A crise de uma estratégia

imagemContrapoder

Mauro Luis Iasi*

Nosso maior problema é que a crise em que estamos não é uma mera crise política conjuntural, mas a crise terminal de uma estratégia que, tendo se desenvolvido plenamente, encontrou seus limites intransponíveis.

Uma estratégia é o caminho escolhido por forças políticas que procuram transformações sociais, é a forma como se espera combinar as ações realizadas para atingir o objetivo esperado. No entanto, ela não pode ser compreendida pela pura intencionalidade dos sujeitos e dos protagonistas políticos em cada momento, uma vez que é, também, a expressão de uma época, de seus acúmulos e certezas, de uma certa leitura de nossa formação econômico-social.

A estratégia que predominou em nossa época é a Democrática Popular e seu protagonista é, sem dúvida, o Partido dos Trabalhadores.
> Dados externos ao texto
File: src/rtl/vfp_addsub_pipe_if.sv
// rtl/vfp_addsub_pipe_if.sv - operand/result bundle interface for the vector FP add/sub pipe
//
// Purpose : groups the input handshake (in_valid/in_ready), the operation
//           select and packed operands, and the output handshake
//           (out_valid/out_ready) with packed results and overflow flags.
// Ports   : in_valid, in_ready, sub, A, B        - operand side
//           out_valid, out_ready, Sum, Overflow  - result side
// Modports: master drives operands and out_ready; slave is the adder.
interface vfp_addsub_pipe_if #(
   parameter int EXP_W = 5,
   parameter int MAN_W = 10,
   parameter int LANES = 4
);
   localparam int W = 1 + EXP_W + MAN_W;

   logic               in_valid;
   logic               in_ready;
   logic               sub;
   logic [LANES*W-1:0] A;
   logic [LANES*W-1:0] B;
   logic               out_valid;
   logic               out_ready;
   logic [LANES*W-1:0] Sum;
   logic [LANES-1:0]   Overflow;

   modport master (
      output in_valid, sub, A, B, out_ready,
      input  in_ready, out_valid, Sum, Overflow
   );

   modport slave (
      input  in_valid, sub, A, B, out_ready,
      output in_ready, out_valid, Sum, Overflow
   );
endinterface
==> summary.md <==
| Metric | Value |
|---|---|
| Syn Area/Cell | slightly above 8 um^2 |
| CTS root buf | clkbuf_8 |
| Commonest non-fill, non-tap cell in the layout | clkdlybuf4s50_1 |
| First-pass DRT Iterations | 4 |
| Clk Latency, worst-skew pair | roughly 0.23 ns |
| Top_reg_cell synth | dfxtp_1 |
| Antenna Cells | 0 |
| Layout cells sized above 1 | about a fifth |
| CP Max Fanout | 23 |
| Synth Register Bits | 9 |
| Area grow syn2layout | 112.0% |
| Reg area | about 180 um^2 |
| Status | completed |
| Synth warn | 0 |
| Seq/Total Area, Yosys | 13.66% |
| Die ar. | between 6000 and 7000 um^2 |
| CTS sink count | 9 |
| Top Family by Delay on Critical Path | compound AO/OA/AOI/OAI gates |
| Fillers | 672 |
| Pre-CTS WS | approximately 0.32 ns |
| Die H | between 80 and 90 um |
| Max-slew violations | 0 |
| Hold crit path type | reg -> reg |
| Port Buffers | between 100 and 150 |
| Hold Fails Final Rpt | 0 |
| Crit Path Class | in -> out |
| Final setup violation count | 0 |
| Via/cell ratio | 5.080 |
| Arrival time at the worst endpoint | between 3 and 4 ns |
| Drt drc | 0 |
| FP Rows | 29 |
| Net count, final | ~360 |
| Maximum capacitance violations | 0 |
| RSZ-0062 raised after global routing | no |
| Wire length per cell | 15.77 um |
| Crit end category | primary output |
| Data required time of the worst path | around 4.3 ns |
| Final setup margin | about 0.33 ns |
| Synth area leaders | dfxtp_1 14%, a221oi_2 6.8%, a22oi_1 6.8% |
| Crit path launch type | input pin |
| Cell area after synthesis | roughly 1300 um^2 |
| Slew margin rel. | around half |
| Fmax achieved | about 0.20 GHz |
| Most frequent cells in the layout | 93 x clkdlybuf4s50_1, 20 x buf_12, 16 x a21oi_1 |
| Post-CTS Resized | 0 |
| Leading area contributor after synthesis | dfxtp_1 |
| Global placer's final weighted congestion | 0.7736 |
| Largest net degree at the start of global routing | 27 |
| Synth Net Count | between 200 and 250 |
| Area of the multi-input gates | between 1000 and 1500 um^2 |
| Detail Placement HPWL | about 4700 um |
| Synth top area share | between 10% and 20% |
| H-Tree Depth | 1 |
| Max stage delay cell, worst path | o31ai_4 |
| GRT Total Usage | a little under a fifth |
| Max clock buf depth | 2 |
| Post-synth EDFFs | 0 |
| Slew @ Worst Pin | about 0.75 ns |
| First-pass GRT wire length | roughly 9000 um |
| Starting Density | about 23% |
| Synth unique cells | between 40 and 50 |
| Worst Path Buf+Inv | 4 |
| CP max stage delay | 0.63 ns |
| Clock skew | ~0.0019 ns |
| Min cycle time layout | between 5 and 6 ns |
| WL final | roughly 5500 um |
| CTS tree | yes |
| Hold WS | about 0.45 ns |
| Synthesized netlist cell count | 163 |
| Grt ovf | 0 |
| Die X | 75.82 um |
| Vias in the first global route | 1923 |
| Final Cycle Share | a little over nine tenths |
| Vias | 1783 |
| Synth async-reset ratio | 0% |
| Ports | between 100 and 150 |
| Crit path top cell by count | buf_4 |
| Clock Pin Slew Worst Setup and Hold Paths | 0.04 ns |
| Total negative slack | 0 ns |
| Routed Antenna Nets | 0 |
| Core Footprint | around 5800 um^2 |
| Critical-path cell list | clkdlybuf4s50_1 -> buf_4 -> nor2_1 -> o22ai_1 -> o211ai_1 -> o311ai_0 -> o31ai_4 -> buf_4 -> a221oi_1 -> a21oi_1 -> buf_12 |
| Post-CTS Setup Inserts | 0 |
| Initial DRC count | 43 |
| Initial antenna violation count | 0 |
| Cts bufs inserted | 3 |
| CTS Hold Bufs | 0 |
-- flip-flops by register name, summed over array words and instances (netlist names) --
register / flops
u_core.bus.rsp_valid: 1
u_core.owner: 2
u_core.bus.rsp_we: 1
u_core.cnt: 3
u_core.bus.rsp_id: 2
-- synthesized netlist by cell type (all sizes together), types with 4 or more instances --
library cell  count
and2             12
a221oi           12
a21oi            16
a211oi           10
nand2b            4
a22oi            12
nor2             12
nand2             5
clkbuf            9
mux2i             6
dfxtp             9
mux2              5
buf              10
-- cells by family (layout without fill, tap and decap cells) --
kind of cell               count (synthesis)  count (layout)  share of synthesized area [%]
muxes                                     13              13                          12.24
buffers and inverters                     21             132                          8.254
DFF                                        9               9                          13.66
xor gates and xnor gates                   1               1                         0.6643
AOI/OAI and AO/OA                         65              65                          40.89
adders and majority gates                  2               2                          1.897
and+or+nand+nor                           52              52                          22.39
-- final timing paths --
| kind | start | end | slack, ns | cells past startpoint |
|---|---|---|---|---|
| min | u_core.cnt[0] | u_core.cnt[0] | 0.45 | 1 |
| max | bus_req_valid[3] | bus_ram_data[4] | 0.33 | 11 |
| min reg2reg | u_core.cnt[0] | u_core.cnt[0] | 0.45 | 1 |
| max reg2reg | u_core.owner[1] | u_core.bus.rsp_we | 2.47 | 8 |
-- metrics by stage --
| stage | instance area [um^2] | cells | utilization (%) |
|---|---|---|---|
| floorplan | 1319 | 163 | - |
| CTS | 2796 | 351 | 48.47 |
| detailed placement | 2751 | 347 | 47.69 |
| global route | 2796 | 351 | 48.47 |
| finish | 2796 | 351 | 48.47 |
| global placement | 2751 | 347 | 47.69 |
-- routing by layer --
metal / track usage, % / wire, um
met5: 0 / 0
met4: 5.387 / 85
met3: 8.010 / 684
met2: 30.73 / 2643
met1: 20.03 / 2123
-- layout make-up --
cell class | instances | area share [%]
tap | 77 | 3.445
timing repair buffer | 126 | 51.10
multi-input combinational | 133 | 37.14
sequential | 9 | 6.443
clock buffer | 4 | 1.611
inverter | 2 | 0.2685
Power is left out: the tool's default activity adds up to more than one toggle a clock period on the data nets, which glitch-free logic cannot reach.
Ela se fundamenta em três convicções: a) o desenvolvimento do capitalismo brasileiro deixou de realizar tarefas da revolução burguesa (reforma agrária, desigualdades regionais e sociais, consolidação de uma ordem democrática, etc.); b) estas tarefas não podem ser enfrentadas em aliança com uma suposta burguesia nacional e tem por protagonistas as classes populares (trabalhadores do campo e da cidade e demais setores explorados pelo capitalismo); c) o caminho de realização da estratégia (o que chamamos de via) seria o acúmulo de forças que combinaria um forte movimento de massas com acúmulos institucionais que culminaria na chegada à Presidência da República para realizar um conjunto de reformas apresentadas no Programa Democrático-Popular (antimonopolista, antilatifundiário e anti-imperialista).
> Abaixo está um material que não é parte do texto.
`config.mk`:
```
export PLATFORM = sky130hd
export DESIGN_NAME = engine2vga_writer
export DESIGN_NICKNAME = d
export VERILOG_FILES = /design/src/rtl/engine2vga_writer.sv
export SDC_FILE = /design/constraint.sdc
export NUM_CORES = 1
export LEC_CHECK = 0
export CAP_MARGIN = 20
export CORE_MARGIN = 2
export CORE_UTILIZATION = 55
export DETAILED_ROUTE_END_ITERATION = 10
export PLACE_DENSITY = 0.77
export SLEW_MARGIN = 20
export SYNTH_ARGS = -nofsm -noshare
export SYNTH_HDL_FRONTEND = slang
export SYNTH_SLANG_ARGS = --single-unit
```
`constraint.sdc`:
```
create_clock -name clk_iCLK -period 4.85 [get_ports clk_iCLK]
set_clock_uncertainty 0.1 [all_clocks]
set_input_delay 1.2125 -clock clk_iCLK [delete_from_list [all_inputs] [get_ports clk_iCLK]]
set_output_delay 1.2125 -clock clk_iCLK [all_outputs]
set_load 0.005 [all_outputs]
```
File: src/rtl/clks_alot_p.sv
// Shared types and defaults for the multi-channel pausable clock generator.
package clks_alot_p;

    localparam int unsigned DEFAULT_RATE_COUNTER_WIDTH = 16;
    localparam int unsigned LOCK_COUNT_WIDTH           = 4;

    typedef enum logic [1:0] {
        RUNNING,
        PAUSE_PENDING,
        PAUSED,
        RESUME_PENDING
    } pause_state_e;

    typedef struct packed {
        logic                                  pause_active;
        logic [DEFAULT_RATE_COUNTER_WIDTH-1:0] pause_duration;
        logic                                  locked;
    } channel_status_s;

    typedef struct packed {
        logic rise;
        logic fall;
    } channel_events_s;

endpackage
Nossa afirmação de que esta estratégia se realizou tem seu fundamento na constatação de que, por uma série de fatores que não cabe aqui avaliar, construiu uma correlação de forças que permitiu chegar ao governo federal em 2002. No entanto, as condições em que chega ao governo levou o PT a sacrificar o Programa Democrático Popular em nome da chamada governabilidade, de forma que se esperava continuar o acúmulo de forças agora no ponto estratégico do governo, ampliando as alianças, primeiro ao centro e depois à direita, rebaixando o programa para medidas que visavam atenuar as manifestações mais agudas da miséria absoluta, ao mesmo tempo em que garantiam o patamar dos lucros dos segmentos monopolistas.

A contradição fundamental seria, então, que uma estratégia que se fundava na constatação que não poderia haver alianças com a burguesia, agora só poderia se desenvolver se realizasse esta aliança através de um pacto social e um governo de conciliação de classes.
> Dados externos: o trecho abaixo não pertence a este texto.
==> src/rtl/wireframe_pkg.sv <==
// Shared definitions for the wireframe edge sequencer and the register block
// that loads its tables: FSM encoding, default coordinate width and the
// field layout of packed vertex {x, y} and edge {a, b} words.
package wireframe_pkg;

  localparam int COORD_W_DEFAULT = 8;

  typedef enum logic [2:0] {
    ST_IDLE,
    ST_FETCH,
    ST_LOOKUP,
    ST_ISSUE,
    ST_WAIT,
    ST_NEXT,
    ST_FIN
  } state_t;

  // The second-named field of each word sits in the low bits.
  localparam int XY_Y_LSB = 0;
  localparam int AB_B_LSB = 0;

  // The x coordinate occupies the upper half of a vertex word.
  function automatic int xy_x_lsb(input int coord_w);
    return coord_w;
  endfunction

  // Vertex a occupies the upper half of an edge word.
  function automatic int ab_a_lsb(input int vi_w);
    return vi_w;
  endfunction

endpackage

==> src/rtl/wireframe_table_ram.sv <==
// Synchronous-read table RAM: one write port and N_RD read ports sharing a
// read enable. Read registers hold their value while the enable is low and
// clear on reset so downstream outputs have a defined reset value; the
// storage array itself is left uninitialised.
module wireframe_table_ram #(
  parameter int DEPTH = 16,
  parameter int WIDTH = 16,
  parameter int N_RD  = 2,
  localparam int AW   = $clog2(DEPTH)
) (
  input  logic                       clk,
  input  logic                       rst_n,
  input  logic                       we,
  input  logic [AW-1:0]              waddr,
  input  logic [WIDTH-1:0]           wdata,
  input  logic                       re,
  input  logic [N_RD-1:0][AW-1:0]    raddr,
  output logic [N_RD-1:0][WIDTH-1:0] rdata
);

  logic [WIDTH-1:0]           mem [DEPTH];
  logic [N_RD-1:0][WIDTH-1:0] rdata_d;
  logic [N_RD-1:0][WIDTH-1:0] rdata_q;

  // Storage write.
  // NOTE: the array has no reset branch; resetting a memory turns it into
  // thousands of flops instead of a RAM macro, and the contents are
  // defined as unknown until written anyway.
  always_ff @(posedge clk) begin
    if (we) mem[waddr] <= wdata;
  end

  // Next read data: load every port when enabled, otherwise hold.
  // NOTE: every combinational output gets a default before any branch so
  // no path leaves it unassigned, which would infer a latch.
  always_comb begin
    rdata_d = rdata_q;
    if (re) begin
      for (int i = 0; i < N_RD; i++) rdata_d[i] = mem[raddr[i]];
    end
  end

  // Read registers.
  // NOTE: sequential state is updated with non-blocking assignments so all
  // flops sample the pre-edge values regardless of statement order.
  always_ff @(posedge clk or negedge rst_n) begin
    if (!rst_n) rdata_q <= '0;
    else        rdata_q <= rdata_d;
  end

  assign rdata = rdata_q;

endmodule

==> src/rtl/wireframe_edge_sequencer.sv <==
// Walks the edge list on go and feeds each edge's endpoints to the line
// drawer with a start/busy handshake. Zero-length edges are counted and
// skipped because the drawer cannot terminate on them.
module wireframe_edge_sequencer
  import wireframe_pkg::*;
#(
  parameter int  MAX_VERTS = 16,
  parameter int  MAX_EDGES = 32,
  parameter int  COORD_W   = COORD_W_DEFAULT,
  localparam int VI_W      = $clog2(MAX_VERTS),
  localparam int EI_W      = $clog2(MAX_EDGES)
) (
  input  logic                 clk,
  input  logic                 rst_n,
  input  logic                 vtx_we,
  input  logic [VI_W-1:0]      vtx_waddr,
  input  logic [2*COORD_W-1:0] vtx_wdata,
  input  logic                 edge_we,
  input  logic [EI_W-1:0]      edge_waddr,
  input  logic [2*VI_W-1:0]    edge_wdata,
  input  logic [EI_W:0]        num_edges,
  input  logic                 go,
  output logic                 busy,
  output logic                 done,
  output logic [EI_W:0]        skipped,
  output logic [COORD_W-1:0]   x0,
  output logic [COORD_W-1:0]   y0,
  output logic [COORD_W-1:0]   x1,
  output logic [COORD_W-1:0]   y1,
  output logic                 start,
  input  logic                 drawer_busy
);

  localparam int VW    = 2 * COORD_W;
  localparam int EW    = 2 * VI_W;
  localparam int X_LSB = xy_x_lsb(COORD_W);
  localparam int A_LSB = ab_a_lsb(VI_W);

  localparam logic [EI_W:0] MAX_CNT = MAX_EDGES[EI_W:0];
  localparam logic [EI_W:0] CNT_ONE = {{EI_W{1'b0}}, 1'b1};

  state_t state_q, state_d;
  logic [EI_W:0] idx_q, idx_d;
  logic [EI_W:0] cnt_q, cnt_d;
  logic [EI_W:0] skipped_q, skipped_d;
  logic [EI_W:0] num_clamped;

  logic                     tbl_we_ok;
  logic                     edge_re;
  logic [0:0][EI_W-1:0]     edge_raddr;
  logic [0:0][EW-1:0]       edge_rd;
  logic                     vtx_re;
  logic [1:0][VI_W-1:0]     vtx_raddr;
  logic [1:0][VW-1:0]       vtx_rd;

  assign num_clamped = (num_edges > MAX_CNT) ? MAX_CNT : num_edges;
  assign tbl_we_ok   = (state_q == ST_IDLE);

  // Edge word is fetched on the edge into FETCH, for the index being entered.
  assign edge_re       = (state_d == ST_FETCH);
  assign edge_raddr[0] = idx_d[EI_W-1:0];

  wireframe_table_ram #(
    .DEPTH (MAX_EDGES),
    .WIDTH (EW),
    .N_RD  (1)
  ) u_edge_ram (
    .clk   (clk),
    .rst_n (rst_n),
    .we    (edge_we && tbl_we_ok),
    .waddr (edge_waddr),
    .wdata (edge_wdata),
    .re    (edge_re),
    .raddr (edge_raddr),
    .rdata (edge_rd)
  );

  // Both endpoints are read during FETCH; their read registers are the
  // coordinate outputs, so x0..y1 only move on the FETCH->LOOKUP edge.
  assign vtx_re       = (state_q == ST_FETCH);
  assign vtx_raddr[0] = edge_rd[0][A_LSB +: VI_W];
  assign vtx_raddr[1] = edge_rd[0][AB_B_LSB +: VI_W];

  wireframe_table_ram #(
    .DEPTH (MAX_VERTS),
    .WIDTH (VW),
    .N_RD  (2)
  ) u_vtx_ram (
    .clk   (clk),
    .rst_n (rst_n),
    .we    (vtx_we && tbl_we_ok),
    .waddr (vtx_waddr),
    .wdata (vtx_wdata),
    .re    (vtx_re),
    .raddr (vtx_raddr),
    .rdata (vtx_rd)
  );

  // Next-state and counter logic for the edge walk.
  always_comb begin
    state_d   = state_q;
    idx_d     = idx_q;
    cnt_d     = cnt_q;
    skipped_d = skipped_q;
    unique case (state_q)
      ST_IDLE: begin
        if (go) begin
          cnt_d     = num_clamped;
          idx_d     = '0;
          skipped_d = '0;
          // An empty list still spends one busy cycle in NEXT, which then
          // terminates immediately, so done lands two cycles after go.
          state_d   = (num_clamped == '0) ? ST_NEXT : ST_FETCH;
        end
      end
      ST_FETCH:  state_d = ST_LOOKUP;
      ST_LOOKUP: begin
        if (vtx_rd[0] == vtx_rd[1]) begin
          skipped_d = skipped_q + CNT_ONE;
          state_d   = ST_NEXT;
        end else begin
          state_d   = ST_ISSUE;
        end
      end
      ST_ISSUE:  if (drawer_busy)  state_d = ST_WAIT;
      ST_WAIT:   if (!drawer_busy) state_d = ST_NEXT;
      ST_NEXT: begin
        idx_d   = idx_q + CNT_ONE;
        state_d = (idx_d >= cnt_q) ? ST_FIN : ST_FETCH;
      end
      ST_FIN:    state_d = ST_IDLE;
      default:   state_d = ST_IDLE;
    endcase
  end

  // State and counter registers.
  always_ff @(posedge clk or negedge rst_n) begin
    if (!rst_n) begin
      state_q   <= ST_IDLE;
      idx_q     <= '0;
      cnt_q     <= '0;
      skipped_q <= '0;
    end else begin
      state_q   <= state_d;
      idx_q     <= idx_d;
      cnt_q     <= cnt_d;
      skipped_q <= skipped_d;
    end
  end

  assign start   = (state_q == ST_ISSUE);
  assign done    = (state_q == ST_FIN);
  assign busy    = (state_q != ST_IDLE) && (state_q != ST_FIN);
  assign skipped = skipped_q;

  assign x0 = vtx_rd[0][X_LSB +: COORD_W];
  assign y0 = vtx_rd[0][XY_Y_LSB +: COORD_W];
  assign x1 = vtx_rd[1][X_LSB +: COORD_W];
  assign y1 = vtx_rd[1][XY_Y_LSB +: COORD_W];

endmodule

==> config.mk <==
export PLATFORM = sky130hd
export DESIGN_NAME = wireframe_edge_sequencer
export DESIGN_NICKNAME = d
export VERILOG_FILES = /design/src/rtl/wireframe_pkg.sv /design/src/rtl/wireframe_table_ram.sv /design/src/rtl/wireframe_edge_sequencer.sv
export SDC_FILE = /design/constraint.sdc
export NUM_CORES = 1
export LEC_CHECK = 0
export ABC_AREA = 1
export CORE_ASPECT_RATIO = 2
export CORE_MARGIN = 2
export CORE_UTILIZATION = 30
export CTS_BUF_LIST = sky130_fd_sc_hd__clkbuf_8
export DETAILED_ROUTE_END_ITERATION = 8
export PLACE_DENSITY = 0.58
export SYNTH_ARGS = -nofsm -noshare
export SYNTH_HDL_FRONTEND = slang
export SYNTH_SLANG_ARGS = --single-unit
==> constraint.sdc <==
create_clock -name clk -period 2.2 [get_ports clk]
set_input_delay 0.44 -clock clk [delete_from_list [all_inputs] [get_ports clk]]
set_output_delay 0.44 -clock clk [all_outputs]
set_load 0.03 [all_outputs]
==> qor.yml <==
place_inst: 3751
grt_antenna_before_repair: 1
ant_nets: 0
cp-start-kind: "flop"
cts_tree: "yes"
required_ps: 2890
power.share.combinational: 0.428
cts.path.max_buffers: 3
grt_max_degree: 65
clk-insertion-delay-late_ps: 760
synthToLayoutAreaGrowth_pct: 22.5
p_leak_nw: 11.7
syn_inst: 2481
cts_buffers: 82
setup_viol: 10
path_cells: "ha_2, nand3_2, xor2_2, ha_1, nand2_4, a21oi_2, nor3_2, nand3_1, nand2_2, nand4_1, nor2_4, buf_12, nand3_1, nand2_1"
fin_nets: 2744
synthFlopType: "edfxtp_1"
row_count: 152
synth_area_mm2: 0.0259
die-area_mm2: 0.0890
hold_path_class: "input pin to asynchronous set/reset pin"
pwr-share-clk: 0.235
drc_errors: 0
final_cell_count_no_fill: 3915
path_max_fanout: 8
finalCriticalPeriod_ps: 2490
first_pass_iters: 6
setup-tns-final_ps: -2140
num_vias: 20385
grt.overflow.total: 0
yosysMostFrequentCell: "edfxtp_1"
worstPathArrival_ps: 3170
vdd_ir_drop_max_v: 0.000623
post_drt_wl_per_cell_um: 22.2
synth_edf_count: 512
clkTransAtPathRegs_ps: 80
worst_slew_pin_slew_ps: 676
path_delay_family: "simple AND/OR/NAND/NOR gates"
grt_pass1_wl_mm: 128
p_total_mw: 38.5
drt-vias-per-instance: 5.21
worst_slack_ps: -287
drive_gt1_frac: 0.149
whs_ps: 107
synth_common_cells: "512 x edfxtp_1, 394 x nand2_1, 349 x nand3_1"
grt_use_met2: 0.371
coreArea_mm2: 0.0858
cts_root_buf: "clkbuf_8"
finalWeightedCongestion: 0.968
violations: "setup timing"
htree_levels: 3
ys_seq_area_frac: 0.651
internal-power_mw: 22.9
slowest_stage: "dfrtp_1"
ys_types: 35
finalClockSkew_ps: 48.5
avgSynthCellArea_um2: 10.5
worst_path_most_repeated_cell: "nand3_1"
rsz0062_at_grt: "true"
finalCritPeriodShare: 1.13
final_max_slew_viol_count: 0
dp_hpwl_mm: 58.2
ys_async_sr_fraction: 0.106
routed_wl_mm: 87.0
die_w_um: 212
p_sw_mw: 15.6
portBuffers: 85
status: "finished with violations"
maxSlewHeadroom: 0.548
io_pins: 86
critPathKind: "flop to flop"
sw_frac_of_total: 0.405
hold_viol: 0
pwr-share-seq: 0.338
fp.dieH_um: 420
first_iter_violations: 1799
grt_use_met3: 0.0307
syn-num-nets: 2534
synth.ff_latch_count: 573
end_kind: "flop"
max_stage_delay_ps: 410
grt.total_usage: 0.196
use_met1: 0.191
grt_pass1_vias: 20429
synth_top_area_cell: "edfxtp_1"
max_cap_violations: 0
max_freq_mhz: 402
yosys_warnings: 0
yosys.area.top_type_share: 0.592
power_density_mw_per_mm2: 1210
grt_busiest_layer: "met2"
clkSinkCount: 573
crit_buf_inv: 1
start_util: 0.303
ys_top_cells_by_area: "edfxtp_1 59%, nand3_1 6.7%, dfrtp_1 5.9%, nand2_1 5.7%, o21ai_0 5.5%"
==> state kept, by name, indices dropped and copies added, names as in the netlist <==
signal,flops
cnt_q,6
u_vtx_ram.rdata,32
u_edge_ram.rdata,8
u_vtx_ram.mem,256
skipped,6
state_q,3
idx_q,6
u_edge_ram.mem,256
==> routing by layer <==
metal,vias to the layer above,wire length (um)
met5,-,0
met4,0,6240
met3,292,4930
met2,874,47400
met1,9922,28400
li1,9297,-
==> cells in the final DEF, fill, tap and decap left out, types with 3 or more instances in the layout <==
cell | synthesis | layout
edfxtp_1 | 512 | 512
nand2_1 | 394 | 383
nand3_1 | 349 | 335
nor2_1 | 334 | 310
o21ai_0 | 283 | 283
buf_4 | 13 | 151
inv_1 | 129 | 150
o221ai_1 | 96 | 96
clkbuf_8 | 0 | 89
dfrtp_1 | 61 | 55
buf_12 | 0 | 53
clkdlybuf4s50_1 | 0 | 43
dlygate4sd2_1 | 0 | 38
o22ai_1 | 25 | 25
a31oi_1 | 19 | 19
nor2_2 | 1 | 18
a21oi_1 | 19 | 17
a2bb2oi_1 | 17 | 17
xnor2_1 | 16 | 16
nand3_2 | 2 | 14
clkinv_2 | 0 | 14
clkinv_1 | 4 | 12
buf_6 | 0 | 10
nand4_1 | 9 | 9
nand2_2 | 0 | 9
bufinv_16 | 0 | 8
nor2_4 | 0 | 7
o21a_1 | 6 | 6
ha_1 | 8 | 6
inv_2 | 3 | 5
xor2_1 | 6 | 4
dfrtp_2 | 0 | 4
a32o_1 | 3 | 3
O desenvolvimento prático deste caminho, que priorizou a governabilidade como via de desenvolvimento da estratégia, foi o de concessões cada vez mais amplas aos segmentos monopolistas enquanto restringia e contingenciava cada vez mais as demandas populares como a reforma agrária, abandonada em nome da prioridade ao agronegócio, o estrangulamento dos serviços públicos diante dos interesses privados na educação e saúde, por exemplo, e da sacrossanta política de saneamento financeiro do Estado em benefício dos interesses do capital financeiro. O ponto final desta trajetória é o rompimento do pacto pela própria classe dominante através do golpe de 2016.

O problema que este não é um desvio de uma estratégia que é abandonada, mas a consequência necessária de seu desenvolvimento, que esbarra em algo que não previa devido a um equívoco na leitura de nossa formação social. No centro deste equívoco está uma incompreensão do Estado Burguês no Brasil.

Acreditou-se que o desenvolvimento do capitalismo gerava as bases materiais que implicavam na forma democrática, de maneira que a luta de classes se daria no contexto de um Estado Democrático de Direito. Entretanto, o desenvolvimento do capitalismo dependente gera mais dependência, mais desigualdades e aprofunda as contradições de classe acirrando a luta entre elas. Os segmentos dominantes estavam preparados para a ruptura inevitável, e os setores populares seguiram firmes na ilusão de que, abrindo mão de rupturas revolucionárias, as classes dominantes abririam mão do recurso dos golpes. Descobriram tragicamente que nem sempre gentileza gera gentileza.

A base deste equívoco se encontra na ilusão de que é possível democratizar a vida política sobre a base material capitalista inalterada em seus fundamentos. Nosso desafio é enfrentar uma conjuntura desfavorável de ataques à classe trabalhadora ao mesmo tempo em que temos que enfrentar a tarefa de compreender os limites da estratégia derrotada e ir além dela.

** Mauro Luis Iasi, é educador popular do NEP 13 de Maio, professor Associado da Escola de Serviço Social da UFRJ e pesquisador do NEPEM. Membro do CC do PCB.